衆議院予算委員会で12日、松本剛明議員が質問に立ち、馬淵澄夫議員に引き続いてまず、10年間で59兆円の道路特定財源を投じて1万4000キロを整備するとしている道路整備中期計画の基となる交通センサス(交通量等の推計)の問題を取り上げた。
政府がこれまで最新としてきた平成14年統計より、さらに新しい平成17年の統計が平成19年3月に報告書としてまとめられている事実があることを問題視した松本議員は、冬柴国土交通大臣に同委員会の審議までその事実を知らされていなかったことを確認。その上で最新データに基づかない道路整備中期計画のあり方を極めて問題視した上、過去データに基づく計画のもとに暫定税率維持を打ち出す政府の姿勢に疑問を呈し、「いうなれば国民一人当たり(10年間で)50万円の請求書を突きつけるにもかかわらず」と述べ、その根拠が新データでなくていいのか。推計より違う新データに基づかなくていいのかと問い質した。
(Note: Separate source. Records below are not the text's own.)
File: src/rtl/add4_seq_ctrl_if.sv
// Request/completion handshake plus the shared 4-bit adder hookup for add4_seq_ctrl.
// The master side is the requester together with the external adder.
interface add4_seq_ctrl_if #(
  parameter int NIBBLES = 4
);
  localparam int W = 4 * NIBBLES;

  logic         start;
  logic [W-1:0] op_a;
  logic [W-1:0] op_b;
  logic         op_cin;
  logic         busy;
  logic         done;
  logic [W-1:0] result;
  logic         res_cout;
  logic [3:0]   add_a;
  logic [3:0]   add_b;
  logic         add_cin;
  logic [3:0]   add_sum;
  logic         add_cout;

  modport master (
    output start, op_a, op_b, op_cin, add_sum, add_cout,
    input  busy, done, result, res_cout, add_a, add_b, add_cin
  );

  modport slave (
    input  start, op_a, op_b, op_cin, add_sum, add_cout,
    output busy, done, result, res_cout, add_a, add_b, add_cin
  );
endinterface

File: src/rtl/add4_seq_ctrl.sv
// Nibble-serial wide adder sequencer driving one shared external 4-bit adder,
// least-significant nibble first, with a start/busy/done handshake.
//
// state  | meaning
// S_IDLE | waiting for start; adder inputs forced to 0
// S_RUN  | one nibble pair per cycle on the adder, carry chained
// S_DONE | one-cycle completion pulse, result already registered
module add4_seq_ctrl #(
  parameter int NIBBLES = 4
) (
  input logic           clk,
  input logic           rst_n,
  add4_seq_ctrl_if.slave bus
);
  localparam int W  = 4 * NIBBLES;
  localparam int CW = (NIBBLES > 1) ? $clog2(NIBBLES) : 1;
  localparam logic [CW-1:0] CNT_LAST = CW'(NIBBLES - 1);

  typedef enum logic [1:0] {S_IDLE, S_RUN, S_DONE} state_t;

  state_t        state, state_nxt;
  logic [W-1:0]  sh_a, sh_b, acc, acc_nxt, result_q;
  logic [W+3:0]  acc_cat;
  logic          carry, res_cout_q;
  logic [CW-1:0] cnt;
  logic          last;

  assign last    = (cnt == CNT_LAST);
  // New sum nibble enters at the top so the LSB nibble ends up at the bottom.
  assign acc_cat = {bus.add_sum, acc};
  assign acc_nxt = acc_cat[W+3:4];

  always_ff @(posedge clk or negedge rst_n) begin
    if (!rst_n) state <= S_IDLE;
    else        state <= state_nxt;
  end

  always_comb begin
    state_nxt = state;
    case (state)
      S_IDLE:  if (bus.start) state_nxt = S_RUN;
      S_RUN:   if (last) state_nxt = S_DONE;
      S_DONE:  state_nxt = S_IDLE;
      default: state_nxt = S_IDLE;
    endcase
  end

  always_ff @(posedge clk or negedge rst_n) begin
    if (!rst_n) begin
      sh_a       <= '0;
      sh_b       <= '0;
      acc        <= '0;
      carry      <= 1'b0;
      cnt        <= '0;
      result_q   <= '0;
      res_cout_q <= 1'b0;
    end else begin
      case (state)
        S_IDLE: begin
          if (bus.start) begin
            sh_a  <= bus.op_a;
            sh_b  <= bus.op_b;
            carry <= bus.op_cin;
            acc   <= '0;
            cnt   <= '0;
          end
        end
        S_RUN: begin
          acc   <= acc_nxt;
          carry <= bus.add_cout;
          sh_a  <= sh_a >> 4;
          sh_b  <= sh_b >> 4;
          cnt   <= cnt + 1'b1;
          if (last) begin
            result_q   <= acc_nxt;
            res_cout_q <= bus.add_cout;
          end
        end
        default: ;
      endcase
    end
  end

  always_comb begin
    bus.busy     = (state != S_IDLE);
    bus.done     = (state == S_DONE);
    bus.result   = result_q;
    bus.res_cout = res_cout_q;
    bus.add_a    = 4'h0;
    bus.add_b    = 4'h0;
    bus.add_cin  = 1'b0;
    if (state == S_RUN) begin
      bus.add_a   = sh_a[3:0];
      bus.add_b   = sh_b[3:0];
      bus.add_cin = carry;
    end
  end
endmodule

File: src/flat_wrapper.sv
// flat-port wrapper written by rule: the top's interface ports become plain ports
module add4_seq_ctrl_flat 
#(
  parameter int NIBBLES = 4
)
  (clk, rst_n, bus_start, bus_op_a, bus_op_b, bus_op_cin, bus_add_sum, bus_add_cout, bus_busy, bus_done, bus_result, bus_res_cout, bus_add_a, bus_add_b, bus_add_cin);
  add4_seq_ctrl_if #(.NIBBLES(NIBBLES)) bus_i ();
  input logic clk;
  input logic rst_n;
  input wire logic [$bits(bus_i.start)-1:0] bus_start;
  input wire logic [$bits(bus_i.op_a)-1:0] bus_op_a;
  input wire logic [$bits(bus_i.op_b)-1:0] bus_op_b;
  input wire logic [$bits(bus_i.op_cin)-1:0] bus_op_cin;
  input wire logic [$bits(bus_i.add_sum)-1:0] bus_add_sum;
  input wire logic [$bits(bus_i.add_cout)-1:0] bus_add_cout;
  output wire logic [$bits(bus_i.busy)-1:0] bus_busy;
  output wire logic [$bits(bus_i.done)-1:0] bus_done;
  output wire logic [$bits(bus_i.result)-1:0] bus_result;
  output wire logic [$bits(bus_i.res_cout)-1:0] bus_res_cout;
  output wire logic [$bits(bus_i.add_a)-1:0] bus_add_a;
  output wire logic [$bits(bus_i.add_b)-1:0] bus_add_b;
  output wire logic [$bits(bus_i.add_cin)-1:0] bus_add_cin;
  assign bus_i.start = bus_start;
  assign bus_i.op_a = bus_op_a;
  assign bus_i.op_b = bus_op_b;
  assign bus_i.op_cin = bus_op_cin;
  assign bus_i.add_sum = bus_add_sum;
  assign bus_i.add_cout = bus_add_cout;
  assign bus_busy = bus_i.busy;
  assign bus_done = bus_i.done;
  assign bus_result = bus_i.result;
  assign bus_res_cout = bus_i.res_cout;
  assign bus_add_a = bus_i.add_a;
  assign bus_add_b = bus_i.add_b;
  assign bus_add_cin = bus_i.add_cin;
  add4_seq_ctrl #(.NIBBLES(NIBBLES)) u_core (.clk(clk), .rst_n(rst_n), .bus(bus_i));
endmodule
File: config.mk
export PLATFORM = sky130hd
export DESIGN_NAME = add4_seq_ctrl_flat
export DESIGN_NICKNAME = d
export VERILOG_FILES = /design/src/rtl/add4_seq_ctrl_if.sv /design/src/rtl/add4_seq_ctrl.sv /design/src/flat_wrapper.sv
export SDC_FILE = /design/constraint.sdc
export NUM_CORES = 1
export LEC_CHECK = 0
export ABC_AREA = 1
export CORE_ASPECT_RATIO = 1.4
export CORE_MARGIN = 2
export CORE_UTILIZATION = 35
export DETAILED_ROUTE_END_ITERATION = 12
export PLACE_DENSITY = 0.71
export RECOVER_POWER = 25
export SLEW_MARGIN = 20
export SYNTH_ARGS = -nofsm -noshare
export SYNTH_HDL_FRONTEND = slang
export SYNTH_SLANG_ARGS = --single-unit
File: constraint.sdc
create_clock -name clk -period 1.05 [get_ports clk]
set_input_delay 0.1575 -clock clk [delete_from_list [all_inputs] [get_ports clk]]
set_output_delay 0.1575 -clock clk [all_outputs]
set_load 0.03 [all_outputs]
# ---- Word level (Yosys, flattened, before mapping)
# Index checks and enable logic that the tools add are counted.
dict set report op_classes {
  n_mux 16
  n_reduce_logical 6
  n_addsub 1
  eq_ne 5
}
# operator n
set ops {}
lappend ops {{16-bit case mux with 2 select lines} 3}
lappend ops {{16-bit 2-to-1 mux} 3}
lappend ops {{4-bit 2-to-1 mux} 2}
lappend ops {{2-bit case mux with 2 select lines} 2}
lappend ops {{2-bit 2-to-1 mux} 3}
lappend ops {{2-bit AND reduction} 3}
lappend ops {{2-bit == test, second input constant} 2}
lappend ops {{2-bit nonzero test} 2}
lappend ops {{2-bit by 1-bit adder with 2-bit output, second input constant} 1}
lappend ops {{2-bit by 1-bit == test with 1-bit output, second input constant} 1}
lappend ops {{2-bit logical NOT} 1}
lappend ops {{1-bit 2-to-1 mux} 2}
lappend ops {{2-bit by 1-bit inequality test with 1-bit output, second input constant} 1}
lappend ops {{2-bit inequality test, second input constant} 1}
lappend ops {{1-bit case mux with 2 select lines} 1}
dict set report totals {
  reg_bits 70
}

# ---- Logic depth before layout (Yosys ltp)
# Gate-level depths: netlist of run 1.
dict set report depth {
  depth_word 3
  depth_mapped 7
  ltp_nobuf 6
}

# ---- Worst setup path before layout of run 1
# OpenSTA, ideal clock, no wires.
dict set report synth_timing {
  path_type {register -> output}
  from {register u_core.state[1]}
  to {output bus_add_a[0]}
  t_required_ns 0.892
  arrival_time_ns 1.170
  stages_incl_launch_ff 5
  setup_slack_ns -0.277
  n_path_buf 1
  path_cell_list {dfrtp_1 > inv_2 > nand2_4 > buf_2 > nor2_1}
}
dict set report synth_between {
  elab_chain_len 2
}
# item line
set synth_rtl {}
lappend synth_rtl {{start: declaration} add4_seq_ctrl.sv:21} ;# state_t state, state_nxt;
lappend synth_rtl {{start signal: assignment} add4_seq_ctrl.sv:35} ;# else state <= state_nxt;
lappend synth_rtl {{2-bit by 1-bit == test with 1-bit output} add4_seq_ctrl.sv:92} ;# if (state == S_RUN) begin
lappend synth_rtl {{4-bit 2-to-1 mux} add4_seq_ctrl.sv:92}
lappend synth_rtl {{end: declaration} flat_wrapper.sv:20} ;# output wire logic [$bits(bus_i.add_a)-1:0] bus_add_a;
# No other way between the ends.

# ---- Worst setup path after layout of run 1
dict set report layout_timing {
  from {register u_core.state[0]}
  to {output bus_add_a[0]}
}
# Same word-level chain as after synthesis.

==> impl_metrics.tcl, run 1 <==
set metrics [dict create \
    crit_type "reg -> out" \
    ys_async_sr_fraction 1.000 \
    cap_violations 0 \
    p_comb_frac 0.593 \
    drc 0 \
    setup_violations 83 \
    p_clk_frac 0.177 \
    die_h_um 114.5 \
    clkLatencyLatePin_ps 330 \
    num_io_pins 69 \
    vias 3004 \
    fillers 615 \
    arrival_ps 1310 \
    synth_edf_count 0 \
    peakVddDrop_v 0.002284 \
    hold_class "in -> reg" \
    dieWidth_um 82.92 \
    syn-num-nets 402 \
    intPower_mw 11.68 \
    crit_chain "buf_6 > nand2_8 > buf_12 > nor2_4 > buf_6" \
    cts_buffers 9 \
    clkSinkCount 66 \
    place_area_um2 4071 \
    multi_input_area_um2 1698 \
    max-slew-margin-rel 0.5926 \
    p_leak_nw 2.750 \
    hold_ws_ps 387.5 \
    routabilityCongestion 0.7416 \
    grt_pass1_vias 3019 \
    wl_um 10060 \
    cp_num_buf_inv 3 \
    cts_tree "done" \
    drtIter0Drc 191 \
    dieArea_um2 9493 \
    tns_ps -25560 \
    cts_root_buffer "clkbuf_16" \
    syn_avg_cell_area_um2 8.477 \
    yosysWarnings 0 \
    crit_path_max_fanout 6 \
    max_stage_delay_ps 390 \
    detail-route-antenna-nets 0 \
    vias_per_cell 5.083 \
    synth-seq-cells 66 \
    synthFlopType "dfrtp_1" \
    min_period_over_period 1.396 \
    synth_common_cells "nand2_1, dfrtp_1, nand3_1" \
    clk_path_buf_depth 2 \
    power.switching_mw 8.078 \
    synth.most_common_cell "nand2_1" \
    grt_pass1_wl_um 14760 \
    yosys-top-cells-area "dfrtp_1, nand2_1, nand3_1" \
    overflow 0 \
    nets 523 \
    worst_slack_ps -416.1 \
    worstMarginPinSlew_ps 611.1 \
    worstPathRequired_ps 890 \
    max_freq_mhz 682.1 \
    sw_frac_of_total 0.4089 \
    seq_area_frac_synth 0.5412 \
    crit_family "buffers and inverters" \
    failed_checks "negative setup slack" \
    antenna_found_initial 0 \
    postSynthCellCount 360 \
    wire_per_inst_um 17.01 \
    path_clk_slew_ps 60 \
    synthesis.area_um2 3052 \
    synthToLayoutAreaGrowth_pct 83.60 \
    hpwl_um 4852 \
    coreArea_um2 8508 \
    drt_first_pass_iters 4 \
    cpMostUsedCell "buf_6" \
    powerDensity_nw_per_um2 3526 \
    run_status "finished, violations left" \
    fin_worst_skew_ps 6.154 \
    rsz0062_at_grt "yes" \
    place_ws_ps -309.8 \
    grt_usage 0.1937 \
    hold_violations 0 \
    post-route-cell-area_um2 5603 \
    num_rows 40 \
    cpMaxStageDelayCell "dfrtp_1" \
    report.final.slew_viol_count 0 \
    start_kind "flip-flop" \
    grt_max_degree 67 \
    synth_cell_types 21 \
    layout_min_cycle_time_ps 1466 \
    layout-drive-gt1-share 0.5000 \
    yosysTopAreaCellShare 0.5412 \
    synth_area_leader_cell "dfrtp_1" \
    htree_levels 3 \
    antennaDiodeCount 0 \
    seqPwrFrac 0.230 \
    regArea_um2 1654 \
    portBuffers 68 \
    initial_core_util 0.3587 \
    cp-end-kind "primary output" \
]
==> through the flow <==
step / utilization / std cells / power (mW)
final: 0.6585 / 591 / 19.75
after global routing: 0.6585 / 591 / 20.72
after CTS: 0.6131 / 585 / 18.13
after detailed placement: 0.4785 / 540 / 11.39
after global placement: 0.4785 / 540 / 11.19
after floorplan: - / 360 / 8.770
==> layer usage <==
metal,track usage,vias to the layer above,routed length (µm)
met2,0.3468,107,5615
met3,0.05047,19,496
met1,0.2226,1501,3667
met5,0,-,0
li1,-,1377,-
met4,0.07104,0,276
==> cells by family after synthesis <==
logic type / synth area share
adders and majority gates: 0.004099
buffers and inverters: 0.1144
DFF: 0.5412
AOI/OAI and AO/OA: 0.06970
and+or+nand+nor: 0.2706
==> final cells by class <==
| type | instances | area share |
|---|---|---|
| inverters | 53 | 0.03685 |
| flip-flops and latches | 66 | 0.2952 |
| clock buffers | 12 | 0.04399 |
| repair buffers | 130 | 0.2798 |
| multi-input cells | 221 | 0.3030 |
| clock inverters | 4 | 0.01764 |
| well taps | 105 | 0.02345 |
==> final timing paths <==
| path | from | endpoint | slack [ps] | depth (start not counted) |
|---|---|---|---|---|
| worst max-delay path | u_core.state[0]$_DFFE_PN0P_ | bus_add_a[0] | -420 | 5 |
| worst min-delay path | bus_op_a[13] | u_core.sh_a[13]$_DFFE_PN0P_ | 390 | 3 |
| worst max register to register | u_core.state[0]$_DFFE_PN0P_ | u_core.bus.result[8]$_DFFE_PN0P_ | -400 | 8 |
| worst min register to register | u_core.sh_b[5]$_DFFE_PN0P_ | u_core.sh_b[1]$_DFFE_PN0P_ | 510 | 2 |
| max in group asynchronous | rst_n | u_core.bus.result[3]$_DFFE_PN0P_ | 110 | 3 |
| min in group asynchronous | rst_n | u_core.sh_a[8]$_DFFE_PN0P_ | 470 | 3 |
==> flip-flops by register name, indices dropped and copies added, names as in the netlist <==
signal               flops
u_core.state             2
u_core.sh_a             16
u_core.bus.result       16
u_core.sh_b             16
u_core.bus.res_cout      1
u_core.cnt               2
u_core.carry             1
u_core.acc              12
==> power groups by stage <==
stage	Clock, mW	Sequential [mW]	Combinational (mW)
global placement	0	4.21	6.98
CTS	3.51	4.32	10.3
global route	3.65	4.62	12.4
detailed placement	0	4.25	7.13
finish	3.50	4.54	11.7
floorplan	0	4.64	4.13
==> placed cells by master (no fill, tap or decap), drive strengths merged <==
master / count
a22oi: 1
a21oi: 1
ha: 1
bufinv: 3
nor2: 14
clkbuf: 13
dfrtp: 66
o21ai: 28
clkdlybuf4s15: 1
dlygate4sd3: 1
clkinv: 2
buf: 88
clkdlybuf4s50: 39
inv: 52
nand2: 110
nand3: 66
==> worst register-to-register path: cells and delay by family (launching register included) <==
family	cells	cell delay [ps]
compound gates	1	50
buf+inv	4	470
flops	1	390
simple gates	3	440
==> timing repair <==
item | in CTS | in global routing
endpoints found under the setup margin | 79 | 92
cloned | 8 | 2
gates resized for setup | 122 | 96
hold buffers | 1 | 0
buffers inserted | 21 | 11
pin swaps | 16 | 19
endpoints found under the hold margin | 66 | 0
(Power assumes the default switching activity.)
==> inputs of run 2 (changes only) <==
- CORE_MARGIN: 2 -> unset
==> impl_metrics.tcl, run 2 (synthesized netlist as in run 1, its figures left out) <==
set metrics [dict create \
    path_clk_slew_ps 50 \
    htree_levels 3 \
    cts_root_buffer "clkbuf_16" \
    worstMarginPinSlew_ps 599.0 \
    cts_tree "done" \
    nets 520 \
    clkSinkCount 66 \
    die_h_um 112.5 \
    seqPwrFrac 0.242 \
    fin_worst_skew_ps 7.004 \
    arrival_ps 1330 \
    coreArea_um2 8295 \
    grt_pass1_vias 3000 \
    hpwl_um 5000 \
    start_kind "flip-flop" \
    crit_type "reg -> out" \
    final_cell_mix "nand2_1, dfrtp_1, inv_1" \
    max-slew-margin-rel 0.6007 \
    setup_violations 79 \
    cts_buffers 9 \
    synthToLayoutAreaGrowth_pct 75.48 \
    routabilityCongestion 0.7346 \
    vias 2925 \
    report.final.slew_viol_count 0 \
    cp-end-kind "primary output" \
    layout-drive-gt1-share 0.4253 \
    power.switching_mw 7.613 \
    detail-route-antenna-nets 0 \
    wire_per_inst_um 16.68 \
    drtIter0Drc 124 \
    wl_um 9741 \
    grt_max_degree 67 \
    num_rows 39 \
    min_period_over_period 1.416 \
    r2r_setup_slack_ps -400 \
    antennaDiodeCount 0 \
    crit_path_max_fanout 5 \
    worst_slack_ps -437.2 \
    layout_min_cycle_time_ps 1487 \
    powerDensity_nw_per_um2 3428 \
    num_io_pins 69 \
    run_status "finished, violations left" \
    rsz0062_at_grt "yes" \
    drc 0 \
    p_comb_frac 0.607 \
    hold_class "in -> reg" \
    peakVddDrop_v 0.001950 \
    r2r-start "u_core.state[1]$_DFFE_PN0P_" \
    grt_pass1_wl_um 14990 \
    clkLatencyLatePin_ps 330 \
    drt_first_pass_iters 4 \
    hold_depth 3 \
    layout_commonest_cell "nand2_1" \
    cap_violations 0 \
    rr_worst_depth 9 \
    overflow 0 \
    initial_core_util 0.3679 \
    dieArea_um2 9102 \
    place_ws_ps -262.0 \
    hold_violations 0 \
    max_freq_mhz 672.4 \
    p_leak_nw 2.657 \
    portBuffers 68 \
    hold_ws_ps 369.5 \
    antenna_found_initial 0 \
    worstPathRequired_ps 890 \
    rr_endpoint "u_core.acc[12]$_DFFE_PN0P_" \
    min_to "u_core.sh_a[13]$_DFFE_PN0P_" \
    hp-start "bus_op_a[13]" \
    dieWidth_um 80.92 \
    p_clk_frac 0.151 \
    clk_path_buf_depth 2 \
    vias_per_cell 5.009 \
    sw_frac_of_total 0.4147 \
    failed_checks "negative setup slack" \
    intPower_mw 10.74 \
    grt_usage 0.2222 \
]
## run 2: metrics by stage
step	cells	area (µm²)	TNS [ps]	utilization	total power, mW
after floorplan	360	3143	-771.7	-	8.770
after global placement	538	4063	-16050	0.4897	11.17
after detailed placement	538	4063	-17020	0.4897	11.34
after CTS	578	5097	-23840	0.6145	17.31
after global routing	584	5355	-27430	0.6456	19.29
final	584	5355	-25030	0.6456	18.36
## run 2: layout make-up
cell class	instances	area, µm²
Fill cell	626	2940
Sequential cell	66	1654
Timing Repair Buffer	127	1573
Multi-Input combinational cell	221	1511
Clock buffer	13	260.3
Inverter	53	216.5
Tap cell	102	127.6
Clock inverter	2	12.51
## run 2: worst max path at each step
| stage | end | start | cells past startpoint | slack [ps] |
|---|---|---|---|---|
| 2_1_floorplan | bus_add_a[0] | u_core.state[1]$_DFFE_PN0P_ | 4 | -80 |
| 3_3_place_gp | u_core.sh_b[8]$_DFFE_PN0P_ | bus_start | 6 | -240 |
| 3_5_place_dp | u_core.sh_b[2]$_DFFE_PN0P_ | bus_start | 5 | -260 |
| 4_1_cts | bus_add_b[3] | u_core.state[1]$_DFFE_PN0P_ | 6 | -420 |
| 5_1_grt | bus_add_b[2] | u_core.state[1]$_DFFE_PN0P_ | 6 | -470 |
| 6_report | bus_add_b[3] | u_core.state[1]$_DFFE_PN0P_ | 6 | -440 |
## run 2: worst max-delay path, cell delays in order, from the launching register on
cell and delay [ps]:
dfrtp_1 380, buf_6 130, inv_6 60, nand2_8 70
buf_12 140, nor2_4 90, buf_12 120
## run 2: power by group through the flow
stage	Sequential, mW	Clock (mW)	Combinational (mW)
after detailed placement	4.22	0	7.12
after floorplan	4.64	0	4.13
after global placement	4.18	0	6.98
after CTS	4.29	2.75	10.3
after global routing	4.53	2.92	11.8
final	4.44	2.77	11.1
## run 2: metal layers
metal  wire length [µm]  global-route usage  part of all wire
met2               5391              0.3854              0.55
met4                277             0.09643             0.028
met1               3476              0.2480              0.36
met5                  0                   0                 0
met3                596             0.06179             0.061
## run 2: timing repair
| action | CTS | global route |
|---|---|---|
| setup buffers | 16 | 9 |
| pin swaps | 10 | 11 |
| cloned | 9 | 0 |
| hold endpoints to repair | 66 | 0 |
| hold buffers | 1 | 0 |
| setup endpoints to repair | 79 | 93 |
| resized for setup | 96 | 75 |
==> inputs of run 3 (changes only) <==
- GPL_TIMING_DRIVEN: unset -> 1
==> results of run 3 <==
Same layout as run 2: the final DEF is identical, and so are final timing and power.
しかし、冬柴国交相は「最終報告でないものを私が知ることが望ましいが、ファイナルのものが出てきたときはきちんと使うということでご理解を」と逃げの答弁。松本議員は秋にはそのデータがまとまるにも関わらず、その結果を待たずに、本来期限を迎える暫定税率を廃止せず、現実に合わない過去データに基づいて延長させようとする政府の姿勢を重ねて「それでいいのか」と指摘。最新データの状況分析に基づき判断すべきと提議した。
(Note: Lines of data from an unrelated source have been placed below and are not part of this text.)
### config.mk
export PLATFORM = sky130hd
export DESIGN_NAME = tmp_decim
export DESIGN_NICKNAME = d
export VERILOG_FILES = /design/src/rtl/tmp_decim.sv
export SDC_FILE = /design/constraint.sdc
export NUM_CORES = 1
export LEC_CHECK = 0
export ABC_AREA = 1
export CAP_MARGIN = 20
export CORE_ASPECT_RATIO = 1.5
export CORE_MARGIN = 5
export CORE_UTILIZATION = 30
export CTS_BUF_LIST = sky130_fd_sc_hd__clkbuf_4
export CTS_CLUSTER_DIAMETER = 200
export DETAILED_ROUTE_END_ITERATION = 8
export PLACE_DENSITY = 0.59
export REMOVE_ABC_BUFFERS = 1
export SKIP_LAST_GASP = 1
export SLEW_MARGIN = 20
export SYNTH_ARGS = -nofsm -noshare
export SYNTH_HDL_FRONTEND = slang
export SYNTH_SLANG_ARGS = --single-unit
### constraint.sdc
create_clock -name clk -period 3.43 [get_ports clk]
set_clock_uncertainty 0.05 [all_clocks]
set_input_delay 0.343 -clock clk [delete_from_list [all_inputs] [get_ports clk]]
set_output_delay 0.343 -clock clk [all_outputs]
set_load 0.005 [all_outputs]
続いて、「政治主導の問題」としてクラスター爆弾の問題を取り上げ、非人道的なクラスター爆弾の廃止に向けて、政府がどういう方針で臨むかを確認したいと表明。高村外務大臣は「日本の方針はCCW(特定通常兵器使用禁止制限条約)の枠組みにおいて国際約束をつくろうとするもの」と答弁。使用だけでなく、開発も即時に禁止すべきであるという主張を展開しているとした。それを受けて松本議員は、主要な生産国・保有国を巻き込んでいく重要性を共感し、外交力を確保しながら積極的に主張するよう求めた。
松本議員はまた、「日本銀行の独立性は大変重要な要素である」として、日本銀行の独立性に言及。その認識でいいか質したのに対して額賀財務大臣は、「その通り」と述べながらも、「金融政策の独立性として、通貨・金融の調整は尊重されなければならないと日銀で明記している。同時に金融政策は政府の経済政策と一貫をなすものであると明記されており、政府の基本方針と整合的でなければならないと思っている。常に政府と日銀は十分な意思疎通を図っている」などと答弁。
さらに「金融政策は日銀の自主性に基づいている」としながらも、「財政政策と金融政策は全くつながりがないわけではない。お互いに経済全体をみながら整合性のとれたものでなければならない」と述べた。松本議員は、独立性の議論であるにも関わらず「一体となって」との議論が多すぎることを指摘。「独立性というのは、制度が市場の信任にもつながっている。それによって微妙なバランスが取れている」との見方を示した松本議員は、「くれぐれも人事などでバランスが崩れたことのないように」と釘を刺した。